Through a glass darkly


A bright, warm, sunny day in Seattle. After a week or so of gray skies and cool days, summer finally returns -- temperatures in the 80's, birds chirping, voices of kids playing in the streets.

But, as that philosopher Buddy Holly once said, "it's raining, raining in my heart."

I'm afflicted with a summer cold. It came on gradually, tickle by tickle in the back of my throat. I ignored it. It would not be ignored; it insisted. By Sunday, I'd stopped doing anything productive. I sat and stared into space. I gazed at my unengaging Facebook screen. I picked at my piano keys. I went to YouTube for musical inspiration and fell asleep listening to Horowitz. I couldn't stay awake during the day; I couldn't stay asleep at night.

Yesterday was worse, today not much better.

Telling folks you have a cold earns you no respect, no sympathy. Why would it? When I was nine or ten, I had a cold most days of the year. So what? Life was to be lived. Now, I get a cold maybe twice a year, and the experience undoes me. Whenever it gets near me, the wuss-o-meter goes off the scale.

No matter how beautiful the day outside, no matter how moving the music I hear and attempt to play, no matter what exciting events I see beckoning in the future -- with a cold, everything's in black and white. Or, more accurately, gray. A cold leaves you alive to limp through daily life, but drains all of the joy and all of the beauty out of the experience. If love provides us intimations of immortality, a cold offers sober insights into the flat, cold world of clinical depression.
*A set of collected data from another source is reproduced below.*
[src/rtl/axis_deadlock_scheduler.sv]
// Deadlock scheduler for the AXIS channels of an HLS dataflow block: stall timeout, confirmation
// window, ordered blocked-channel report and sticky deadlock flag. Define DEADLOCK_CYCLE_STAMP_EN for the stamp port.
module axis_deadlock_scheduler #(
    parameter int NUM_CH      = 4,
    parameter int NUM_INST    = 3,
    parameter int TIMEOUT     = 1024,
    parameter int CONFIRM_CYC = 16
) (
    input  logic                      clock,
    input  logic                      reset,
    input  logic                      enable,
    input  logic [NUM_CH-1:0]         axis_block_sigs,
    input  logic [NUM_INST-1:0]       inst_idle_sigs,
    input  logic                      ack,
    output logic                      report_valid,
    input  logic                      report_ready,
    output logic [$clog2(NUM_CH)-1:0] report_ch,
    output logic [NUM_CH-1:0]         block_snapshot,
    output logic                      deadlock,
`ifdef DEADLOCK_CYCLE_STAMP_EN
    output logic [31:0]               stamp,
`endif
    output logic [2:0]                state_o
);

    localparam int IW = $clog2(NUM_CH);
    localparam int SW = $clog2(TIMEOUT + 1);
    localparam int CW = (CONFIRM_CYC > 1) ? $clog2(CONFIRM_CYC + 1) : 1;
    localparam logic [SW-1:0] STALL_LAST = SW'(TIMEOUT - 1);
    localparam logic [CW-1:0] CONF_LAST  = CW'(CONFIRM_CYC - 1);

    typedef enum logic [2:0] {
        S_IDLE    = 3'd0,
        S_MONITOR = 3'd1,
        S_CONFIRM = 3'd2,
        S_REPORT  = 3'd3,
        S_HALT    = 3'd4
    } state_t;

    state_t            state;
    logic [SW-1:0]     stall_cnt;
    logic [CW-1:0]     conf_cnt;
    logic [NUM_CH-1:0] pending;
    logic [NUM_CH-1:0] pend_next;
    logic              all_idle;
    logic              stall;
    logic              abort;

    function automatic logic [IW-1:0] lowest_idx(input logic [NUM_CH-1:0] v);
        logic [IW-1:0] idx;
        idx = '0;
        for (int i = NUM_CH - 1; i >= 0; i--) begin
            if (v[i]) idx = IW'(i);
        end
        return idx;
    endfunction

    assign all_idle  = &inst_idle_sigs;
    assign stall     = (|axis_block_sigs) & ~all_idle;
    // Only channels that were blocked at snapshot time keep the confirmation alive.
    assign abort     = ((axis_block_sigs & block_snapshot) == '0) | all_idle;
    assign pend_next = pending & ~(NUM_CH'(1) << report_ch);
    assign state_o   = state;

`ifdef DEADLOCK_CYCLE_STAMP_EN
    logic [31:0] cyc_cnt;

    always_ff @(posedge clock or negedge reset) begin
        if (!reset) cyc_cnt <= '0;
        else        cyc_cnt <= cyc_cnt + 32'd1;
    end
`endif

    always_ff @(posedge clock or negedge reset) begin
        if (!reset) begin
            state          <= S_IDLE;
            stall_cnt      <= '0;
            conf_cnt       <= '0;
            pending        <= '0;
            block_snapshot <= '0;
            deadlock       <= 1'b0;
            report_valid   <= 1'b0;
            report_ch      <= '0;
`ifdef DEADLOCK_CYCLE_STAMP_EN
            stamp          <= '0;
`endif
        end else begin
            case (state)
                S_IDLE: begin
                    stall_cnt <= '0;
                    conf_cnt  <= '0;
                    if (enable) state <= S_MONITOR;
                end
                S_MONITOR: begin
                    if (!enable) begin
                        state     <= S_IDLE;
                        stall_cnt <= '0;
                        conf_cnt  <= '0;
                    end else if (!stall) begin
                        stall_cnt <= '0;
                    end else if (stall_cnt == STALL_LAST) begin
                        block_snapshot <= axis_block_sigs;
                        conf_cnt       <= '0;
                        stall_cnt      <= '0;
                        state          <= S_CONFIRM;
                    end else begin
                        stall_cnt <= stall_cnt + 1'b1;
                    end
                end
                S_CONFIRM: begin
                    if (!enable) begin
                        state     <= S_IDLE;
                        stall_cnt <= '0;
                        conf_cnt  <= '0;
                    end else if (abort) begin
                        stall_cnt <= '0;
                        conf_cnt  <= '0;
                        state     <= S_MONITOR;
                    end else if (conf_cnt == CONF_LAST) begin
                        state        <= S_REPORT;
                        deadlock     <= 1'b1;
                        pending      <= block_snapshot;
                        report_valid <= 1'b1;
                        report_ch    <= lowest_idx(block_snapshot);
`ifdef DEADLOCK_CYCLE_STAMP_EN
                        stamp        <= cyc_cnt;
`endif
                    end else begin
                        conf_cnt <= conf_cnt + 1'b1;
                    end
                end
                S_REPORT, S_HALT: begin
                    // ack outranks a handshake in the same cycle
                    if (ack) begin
                        state          <= S_IDLE;
                        deadlock       <= 1'b0;
                        block_snapshot <= '0;
                        pending        <= '0;
                        report_valid   <= 1'b0;
                        report_ch      <= '0;
`ifdef DEADLOCK_CYCLE_STAMP_EN
                        stamp          <= '0;
`endif
                    end else if (state == S_REPORT && report_valid && report_ready) begin
                        pending <= pend_next;
                        if (pend_next == '0) begin
                            report_valid <= 1'b0;
                            state        <= S_HALT;
                        end else begin
                            report_ch <= lowest_idx(pend_next);
                        end
                    end
                end
                default: state <= S_IDLE;
            endcase
        end
    end

endmodule
===== src/rtl/ppu_oam_dma_pkg.sv =====
// -----------------------------------------------------------------------------
// ppu_pkg: shared definitions for the PPU register-port side of the CPU bus.
//
// Contents:
//   ppu_dma_state_t  - OAM DMA sequencer states
//   PPU_REG_OAMDATA  - PPU register select for OAMDATA ($2004)
//   PPU_RW_READ/WRITE- encoding of the PPU rw line (1 = write)
//   OAM_DMA_REG_ADDR - CPU address of the OAMDMA trigger register, for the
//                      bus decoder that generates reg_wr
// -----------------------------------------------------------------------------
package ppu_pkg;

  typedef enum logic [2:0] {
    IDLE  = 3'd0,
    HALT  = 3'd1,
    ALIGN = 3'd2,
    READ  = 3'd3,
    WRITE = 3'd4
  } ppu_dma_state_t;

  localparam logic [2:0]  PPU_REG_OAMDATA  = 3'h4;
  localparam logic        PPU_RW_READ      = 1'b0;
  localparam logic        PPU_RW_WRITE     = 1'b1;
  localparam logic [15:0] OAM_DMA_REG_ADDR = 16'h4014;

endpackage


===== src/rtl/ppu_oam_dma_if.sv =====
// -----------------------------------------------------------------------------
// ppu_oam_dma_if: bus bundle between the OAM DMA initiator and its targets.
//
// Signals:
//   mem_addr, mem_rd, mem_rdata  - CPU memory read port (DMA is the requester)
//   ppu_cs_n, ppu_addr, ppu_rw,
//   ppu_data_out, ppu_data_oe    - PPU register port (DMA is the bus master)
//
// Modports:
//   master - the DMA engine: drives addresses/strobes/data, receives mem_rdata
//   slave  - memory + PPU side: receives strobes, returns mem_rdata
// -----------------------------------------------------------------------------
interface ppu_oam_dma_if;

  logic [15:0] mem_addr;
  logic        mem_rd;
  logic [7:0]  mem_rdata;
  logic        ppu_cs_n;
  logic [2:0]  ppu_addr;
  logic        ppu_rw;
  logic [7:0]  ppu_data_out;
  logic        ppu_data_oe;

  modport master (
    output mem_addr, mem_rd,
    input  mem_rdata,
    output ppu_cs_n, ppu_addr, ppu_rw, ppu_data_out, ppu_data_oe
  );

  modport slave (
    input  mem_addr, mem_rd,
    output mem_rdata,
    input  ppu_cs_n, ppu_addr, ppu_rw, ppu_data_out, ppu_data_oe
  );

endinterface


===== src/rtl/ppu_oam_dma.sv =====
// -----------------------------------------------------------------------------
// ppu_oam_dma: $4014 OAMDMA sprite-page copy engine.
//
// A write of page P to $4014 halts the CPU, then alternates one READ CPU cycle
// (fetch $PPnn from CPU memory) with one WRITE CPU cycle (store the byte to the
// PPU OAMDATA register) until XFER_LEN bytes have moved.
//
// Ports:
//   clk, rst_n   - clock (shared with the PPU), async active-low reset
//   cpu_ce       - one-clk CPU cycle boundary strobe; the sequencer advances
//                  only on these edges (except the trigger, which is taken
//                  on any clk)
//   reg_wr       - CPU wrote $4014; reg_wdata carries the page number
//   cpu_rdy      - 0 halts the CPU while a transfer is in progress
//   dma_busy     - high from the accepted trigger until back in IDLE
//   dma_done     - one-clk pulse as the last OAMDATA write completes
//   bus          - memory read port and PPU register port (master side)
//
// Build option:
//   OAM_DMA_ALIGN_EN - when defined, a trigger whose HALT cycle ends on an odd
//                      CPU cycle inserts one extra ALIGN cycle (514 halted
//                      cycles instead of 513). When undefined, ALIGN is never
//                      entered and every transfer is 513 cycles.
//
// All outputs are registered from the next-state decode, so each state's bus
// drives are present for the whole CPU cycle that state occupies.
// -----------------------------------------------------------------------------
module ppu_oam_dma
  import ppu_pkg::*;
#(
  parameter int unsigned XFER_LEN    = 256,
  parameter logic [2:0]  OAMDATA_REG = PPU_REG_OAMDATA
) (
  input  logic          clk,
  input  logic          rst_n,
  input  logic          cpu_ce,
  input  logic          reg_wr,
  input  logic [7:0]    reg_wdata,
  output logic          cpu_rdy,
  output logic          dma_busy,
  output logic          dma_done,
  ppu_oam_dma_if.master bus
);

`ifdef OAM_DMA_ALIGN_EN
  localparam bit ALIGN_EN = 1'b1;
`else
  localparam bit ALIGN_EN = 1'b0;
`endif

  localparam logic [2:0] ST_IDLE  = 3'(IDLE);
  localparam logic [2:0] ST_HALT  = 3'(HALT);
  localparam logic [2:0] ST_ALIGN = 3'(ALIGN);
  localparam logic [2:0] ST_READ  = 3'(READ);
  localparam logic [2:0] ST_WRITE = 3'(WRITE);

  localparam logic [8:0] LAST_CNT = 9'(XFER_LEN - 1);

  logic [2:0] state, state_nxt;
  logic [8:0] cnt, cnt_nxt;
  logic [7:0] page, page_nxt;
  logic       odd;
  logic       last_edge;
  logic       rd_nxt, wr_nxt;

  always_comb begin
    state_nxt = state;
    cnt_nxt   = cnt;
    page_nxt  = page;
    last_edge = 1'b0;
    case (state)
      // The trigger is a one-clk strobe, so it is taken on any clk, not only
      // on a CPU cycle boundary.
      ST_IDLE: begin
        if (reg_wr) begin
          state_nxt = ST_HALT;
          page_nxt  = reg_wdata;
          cnt_nxt   = '0;
        end
      end
      // odd is sampled before this edge toggles it: it is the parity of the
      // CPU cycle that is ending.
      ST_HALT: begin
        if (cpu_ce) state_nxt = (ALIGN_EN && odd) ? ST_ALIGN : ST_READ;
      end
      ST_ALIGN: begin
        if (cpu_ce) state_nxt = ST_READ;
      end
      ST_READ: begin
        if (cpu_ce) state_nxt = ST_WRITE;
      end
      ST_WRITE: begin
        if (cpu_ce) begin
          cnt_nxt = cnt + 9'd1;
          if (cnt == LAST_CNT) begin
            last_edge = 1'b1;
            state_nxt = ST_IDLE;
          end else begin
            state_nxt = ST_READ;
          end
        end
      end
      default: state_nxt = ST_IDLE;
    endcase
  end

  assign rd_nxt = (state_nxt == ST_READ);
  assign wr_nxt = (state_nxt == ST_WRITE);

  always_ff @(posedge clk or negedge rst_n) begin
    if (!rst_n) begin
      state             <= ST_IDLE;
      cnt               <= '0;
      page              <= '0;
      odd               <= 1'b0;
      cpu_rdy           <= 1'b1;
      dma_busy          <= 1'b0;
      dma_done          <= 1'b0;
      bus.mem_rd        <= 1'b0;
      bus.mem_addr      <= '0;
      bus.ppu_cs_n      <= 1'b1;
      bus.ppu_addr      <= '0;
      bus.ppu_rw        <= PPU_RW_READ;
      bus.ppu_data_out  <= '0;
      bus.ppu_data_oe   <= 1'b0;
    end else begin
      state    <= state_nxt;
      cnt      <= cnt_nxt;
      page     <= page_nxt;
      if (cpu_ce) odd <= ~odd;

      cpu_rdy  <= (state_nxt == ST_IDLE);
      dma_busy <= (state_nxt != ST_IDLE);
      dma_done <= last_edge;

      // Low byte comes from the counter only; the page never takes a carry.
      bus.mem_rd   <= rd_nxt;
      bus.mem_addr <= rd_nxt ? {page_nxt, cnt_nxt[7:0]} : '0;

      // cs is low for exactly the WRITE cycle and high for the READ cycle
      // before it, giving one falling edge per byte at the PPU.
      bus.ppu_cs_n    <= ~wr_nxt;
      bus.ppu_addr    <= wr_nxt ? OAMDATA_REG : 3'h0;
      bus.ppu_rw      <= wr_nxt ? PPU_RW_WRITE : PPU_RW_READ;
      bus.ppu_data_oe <= wr_nxt;

      // The output data register doubles as the capture register: memory
      // data is valid on the edge that ends READ and enters WRITE.
      if (!wr_nxt) begin
        bus.ppu_data_out <= '0;
      end else if (state == ST_READ) begin
        bus.ppu_data_out <= bus.mem_rdata;
      end
    end
  end

endmodule


===== src/flat_wrapper.sv =====
// flat-port wrapper written by rule: the top's interface ports become plain ports
module ppu_oam_dma_flat import ppu_pkg::*;
#(
  parameter int unsigned XFER_LEN    = 256,
  parameter logic [2:0]  OAMDATA_REG = PPU_REG_OAMDATA
)
  (clk, rst_n, cpu_ce, reg_wr, reg_wdata, cpu_rdy, dma_busy, dma_done, bus_mem_addr, bus_mem_rd, bus_mem_rdata, bus_ppu_cs_n, bus_ppu_addr, bus_ppu_rw, bus_ppu_data_out, bus_ppu_data_oe);
  ppu_oam_dma_if bus_i ();
  input  logic clk;
  input  logic rst_n;
  input  logic cpu_ce;
  input  logic reg_wr;
  input  logic [7:0] reg_wdata;
  output logic cpu_rdy;
  output logic dma_busy;
  output logic dma_done;
  output wire logic [$bits(bus_i.mem_addr)-1:0] bus_mem_addr;
  output wire logic [$bits(bus_i.mem_rd)-1:0] bus_mem_rd;
  input wire logic [$bits(bus_i.mem_rdata)-1:0] bus_mem_rdata;
  output wire logic [$bits(bus_i.ppu_cs_n)-1:0] bus_ppu_cs_n;
  output wire logic [$bits(bus_i.ppu_addr)-1:0] bus_ppu_addr;
  output wire logic [$bits(bus_i.ppu_rw)-1:0] bus_ppu_rw;
  output wire logic [$bits(bus_i.ppu_data_out)-1:0] bus_ppu_data_out;
  output wire logic [$bits(bus_i.ppu_data_oe)-1:0] bus_ppu_data_oe;
  assign bus_mem_addr = bus_i.mem_addr;
  assign bus_mem_rd = bus_i.mem_rd;
  assign bus_i.mem_rdata = bus_mem_rdata;
  assign bus_ppu_cs_n = bus_i.ppu_cs_n;
  assign bus_ppu_addr = bus_i.ppu_addr;
  assign bus_ppu_rw = bus_i.ppu_rw;
  assign bus_ppu_data_out = bus_i.ppu_data_out;
  assign bus_ppu_data_oe = bus_i.ppu_data_oe;
  ppu_oam_dma #(.XFER_LEN(XFER_LEN), .OAMDATA_REG(OAMDATA_REG)) u_core (.clk(clk), .rst_n(rst_n), .cpu_ce(cpu_ce), .reg_wr(reg_wr), .reg_wdata(reg_wdata), .cpu_rdy(cpu_rdy), .dma_busy(dma_busy), .dma_done(dma_done), .bus(bus_i));
endmodule

===== config.mk =====
export PLATFORM = sky130hd
export DESIGN_NAME = ppu_oam_dma_flat
export DESIGN_NICKNAME = d
export VERILOG_FILES = /design/src/rtl/ppu_oam_dma_pkg.sv /design/src/rtl/ppu_oam_dma_if.sv /design/src/rtl/ppu_oam_dma.sv /design/src/flat_wrapper.sv
export SDC_FILE = /design/constraint.sdc
export NUM_CORES = 1
export LEC_CHECK = 0
export CAP_MARGIN = 20
export CELL_PAD_IN_SITES_DETAIL_PLACEMENT = 0
export CELL_PAD_IN_SITES_GLOBAL_PLACEMENT = 1
export CORE_AREA = 2 2 87 89
export DETAILED_ROUTE_END_ITERATION = 10
export DIE_AREA = 0 0 89 91
export HOLD_SLACK_MARGIN = 0.02
export PLACE_DENSITY = 0.68
export SYNTH_ARGS = -nofsm -noshare
export SYNTH_HDL_FRONTEND = slang
export SYNTH_SLANG_ARGS = --single-unit

===== constraint.sdc =====
create_clock -name clk -period 2.3 [get_ports clk]
set_input_delay 0.46 -clock clk [delete_from_list [all_inputs] [get_ports clk]]
set_output_delay 0.46 -clock clk [all_outputs]
set_load 0.03 [all_outputs]

==> summary.txt, run 1 <==
Worst setup path
  – Cell Chain, Critical Path: ha_1 -> nand3_1 -> nor2_1 -> ha_1 -> or4b_1 -> o21a_2 -> clkinv_4 -> and2_1
  – Worst path required time: 2550 ps
  – Setup CP Type: reg2reg
  – Reg-to-Reg Start: u_core.cnt[0]$_DFF_PN0_
  – Maximum fanout along the worst path: 10
  – Startpoint of the worst setup timing path: u_core.cnt[0]$_DFF_PN0_
  – Stage delay of the slowest cell on the critical path: 530 ps
  – Type of element launching the critical path: flip-flop
  – Worst path most repeated cell: sky130_fd_sc_hd__ha_1
  – Kind of end point of the critical path: flip-flop
  – Cell family contributing the most delay on the critical path: simple AND/OR/NAND/NOR gates
  – Buffers & Inverters on Critical Path: 1
  – Library cell contributing the largest single delay on the critical path: sky130_fd_sc_hd__or4b_1
  – Arrival @ worst endpoint: 2330 ps

Floorplanning
  – Effective utilization at floorplan: 29.1%
  – Row count: 31
  – Core ar.: 7140 um2
  – Floorplan die area: 8100 um2
  – Die Span Y: 91 um
  – Width of the chip: 89 um
  – Io pins: 54

Pwr
  – Static leakage: 1.25 nW
  – Pwr dens: 1090 nW/um2
  – Largest vdd supply drop: 475 uV
  – Power, Total: 3.07 mW

Timing
  – Worst Max-Slew Pin Slew: 546 ps
  – Worst clock skew: 10.3 ps
  – Endpoints failing hold: 0
  – RSZ-0062 raised after global routing: false
  – Setup Viol. Count Final: 0
  – Worst Slack Setup Final: 215 ps
  – Worst max-slew margin expressed relative to the limit: 63.6%
  – Upper clock frequency limit: 0.480 GHz
  – Period minus WS final: 2090 ps
  – Slew Viols, Final: 0
  – Final worst-path cycle share: 90.7%

Synthesis
  – Most frequently used flop master after synthesis: sky130_fd_sc_hd__dfrtp_1
  – Flip-flop and latch count after synthesis: 50
  – Post-synthesis cell area: 2080 um2
  – Post-synthesis simple-gate area fraction: 18.9%
  – Count of unique library cells instantiated by Yosys: 45
  – Area share of fa/ha/maj cells after synthesis: 1.20%
  – Share of async-settable or async-resettable flops after synthesis: 100%
  – Average cell area after synthesis: 10.9 um2
  – Multiplexer fraction of the synthesized cell area: 1.02%
  – Main combinational cell family by area after synthesis: simple AND/OR/NAND/NOR gates
  – Gate count of the mapped netlist: 190
  – Ys Warns: 0
  – Sequential area share after synthesis: 60.4%
  – Compound-Gate Fraction of Synth Area: 11.0%
  – Number of enable flip-flop cells after synthesis: 0
  – Post-Synth XOR/XNOR Area: 1.27%

Drt
  – TritonRoute pass-1 iters: 4
  – Wirelength per Cell: 12.4 um
  – Remaining number of nets flagged by the antenna check after routing: 0
  – Wire length reported by the detailed router: 4250 um
  – DRT iter0 DRCs: 77
  – Via count: 1,486
  – Number of vias per cell after detailed routing: 4.33
  – Total DRC errors in the routed layout: 0

Global route
  – Number of global-route vias before repair: 1,510
  – Wire length of the first global-routing pass: 7380 um
  – Overflow left after global routing: 0
  – Total global-route track usage: 11.6%
  – Maximum number of pins on one net before global-route repair: 28
  – Antenna violations before repair: 0

Run status
  – Result of the run: complete, no violations

Placement
  – Post-DP HPWL: 3000 um
  – DP Worst Slack: -24.7 ps
  – Count of port buffers added during placement: 51
  – Final weighted congestion of routability-driven global placement: 0.790

Layout
  – Number of nets in the layout: 265
  – Area growth from synthesis to layout: 35.8%
  – Fraction of final layout cells sized beyond drive strength 1: 13.1%
  – Diode count: 0

Clocking
  – H-Tree Depth: 2
  – Clock transition at the register clock pins on the worst setup and hold paths after CTS: 100 ps
  – Hold buffer count at cts: 0
  – Buffer type at the clock tree root: sky130_fd_sc_hd__clkbuf_8
  – Clock buffer count from CTS: 5
  – CTS sink count: 50
  – CTS tree: done
  – Clock latency on the worst-skew pair: 310 ps
  – Number of buffers on the longest clock path: 2

Worst hold path
  – Hold WC Path Type: in2async

Run
  – # Max-Cap Violations: 0
-- per-layer routing --
metal  GRT usage (%)  up-vias  routed length, um
met3            2.45        7                108
met5               0        -                  0
met2            17.0       25               2030
met1            16.5      712               2020
met4            4.60        0                 87
li1                -      742                  -
-- cells by family (layout without fill, tap and decap cells) --
group / Yosys count / count (layout)
adder cells (fa/ha/maj): 2 / 2
XOR/XNOR: 3 / 3
AO/OA/AOI/OAI: 33 / 33
AND/OR/NAND/NOR: 77 / 77
buffers and inverters: 22 / 75
flip-flops: 50 / 50
multiplexers: 2 / 2
other: 1 / 2
-- area by class of cell --
type	count	area [um2]
Sequential cell	50	1250
Tap cell	99	124
Clock inverter	2	38.8
Timing Repair Buffer	59	578
Multi-Input combinational cell	119	708
Inverter	8	35.0
Fill cell	739	4320
Clock buffer	6	82.6
-- placed cells by master, fill, tap and decap left out, types with 2 or more instances in the layout --
cell | Yosys | final
sky130_fd_sc_hd__clkbuf_8 | 0 | 6
sky130_fd_sc_hd__and2_1 | 8 | 8
sky130_fd_sc_hd__nand4_1 | 2 | 2
sky130_fd_sc_hd__o21ai_2 | 2 | 2
sky130_fd_sc_hd__conb_1 | 1 | 2
sky130_fd_sc_hd__clkdlybuf4s50_1 | 0 | 50
sky130_fd_sc_hd__inv_1 | 7 | 7
sky130_fd_sc_hd__o311ai_1 | 3 | 3
sky130_fd_sc_hd__nand2_1 | 39 | 39
sky130_fd_sc_hd__a21oi_1 | 16 | 16
sky130_fd_sc_hd__o31ai_2 | 2 | 2
sky130_fd_sc_hd__buf_4 | 5 | 7
sky130_fd_sc_hd__xnor2_1 | 2 | 2
sky130_fd_sc_hd__dfstp_2 | 2 | 2
sky130_fd_sc_hd__ha_1 | 2 | 2
sky130_fd_sc_hd__nor2_1 | 4 | 4
sky130_fd_sc_hd__nand3_1 | 13 | 13
sky130_fd_sc_hd__dfrtp_1 | 48 | 48
-- path summary, 6_finish.rpt --
check / to / slack [ps] / depth (start not counted)
worst max-delay path: u_core.bus.mem_addr[1]$_DFF_PN0_ / 210 / 8
worst min-delay path: u_core.bus.ppu_data_out[6]$_DFFE_PN0P_ / 130 / 1
worst max register to register: u_core.bus.mem_addr[1]$_DFF_PN0_ / 210 / 8
worst min register to register: u_core.page[0]$_DFF_PN0_ / 470 / 2
max in group asynchronous: u_core.cpu_rdy$_DFF_PN1_ / 1550 / 2
min in group clk: u_core.page[0]$_DFF_PN0_ / 470 / 2
-- state kept, by name (all words and copies together), names as in the netlist --
register and count:
u_core.state 3, u_core.page 8, u_core.bus.mem_rd 1, u_core.bus.mem_addr 16, u_core.cpu_rdy 1, u_core.bus.ppu_addr 1
u_core.dma_busy 1, u_core.bus.ppu_data_out 8, u_core.dma_done 1, u_core.bus.ppu_cs_n 1, u_core.cnt 9
-- metrics by stage --
step	hold WS [ps]	instances	cell area (um2)	util, %	setup TNS (ps)
CTS	137	343	2820	39.5	0
global placement	451	335	2700	37.8	0
floorplan	164	191	2080	-	0
finish	129	343	2820	39.5	0
detailed placement	457	335	2700	37.8	-39.1
global route	162	343	2820	39.5	0
-- report_power, final --
part           switching (mW)  internal [mW]
clock                   0.308          0.358
sequential              0.120           1.09
combinational           0.715          0.475
total                    1.14           1.92
-- cell usage after synthesis, types with 2 or more instances --
library cell / count / area share, %
sky130_fd_sc_hd__dfrtp_1: 48 / 58
sky130_fd_sc_hd__nand2_1: 39 / 7.0
sky130_fd_sc_hd__a21oi_1: 16 / 3.9
sky130_fd_sc_hd__nand3_1: 13 / 3.1
sky130_fd_sc_hd__and2_1: 8 / 2.4
sky130_fd_sc_hd__inv_1: 7 / 1.3
sky130_fd_sc_hd__buf_4: 5 / 1.8
sky130_fd_sc_hd__buf_2: 4 / 0.96
sky130_fd_sc_hd__nor2_1: 4 / 0.72
sky130_fd_sc_hd__o311ai_1: 3 / 1.3
sky130_fd_sc_hd__buf_6: 2 / 1.1
sky130_fd_sc_hd__clkbuf_1: 2 / 0.36
sky130_fd_sc_hd__dfstp_2: 2 / 2.5
sky130_fd_sc_hd__ha_1: 2 / 1.2
sky130_fd_sc_hd__nand4_1: 2 / 0.60
sky130_fd_sc_hd__o21ai_2: 2 / 0.84
sky130_fd_sc_hd__o31ai_2: 2 / 1.2
sky130_fd_sc_hd__xnor2_1: 2 / 0.84
-- what timing repair did --
item                                    4_1_cts  5_1_grt
resized for setup                             0        1
buffers inserted                              0        0
endpoints found under the setup margin        0        4
Note: power is estimated with default switching activity, not from simulation.
==> run 2: changes to the inputs <==
- HOLD_SLACK_MARGIN: 0.02 -> 0.08
- PLACE_DENSITY: 0.68 -> not set
- PLACE_DENSITY_LB_ADDON: not set -> 0.05
==> run 2 against run 1 <==
Via count is 4.0% higher. Maximum frequency hardly changed. First-iteration DRC count is 13% higher. Sequential share of layout area is 0.66 points higher. Non-clock buffer count is 1 lower. Final cell count is 0.29% lower. Die area stayed put. Setup slack worse by 1.7 ps. Clock power is 18% lower. Combinational power hardly changed. Power is 3.4% lower. Critical endpoint is now u_core.bus.mem_addr[4]$_DFF_PN0_. Largest cell class unchanged. Largest power group unchanged.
But, as many webpages have advised me over the past day or so, the worst symptoms of a cold generally are over within three days. I should be about there. Do I see a bit of color at the end of the tunnel? -- like viewing Oz from the gloomy depths of a Kansas tornado?

I'm not sure. Who cares? I'll get there when I get there.

One further observation: clinical depression (The Bell Jar notwithstanding) generally doesn't cause one to churn out gripping and memorable writing.

Neither does the common cold. And I guess that's all I got to say. So yeah.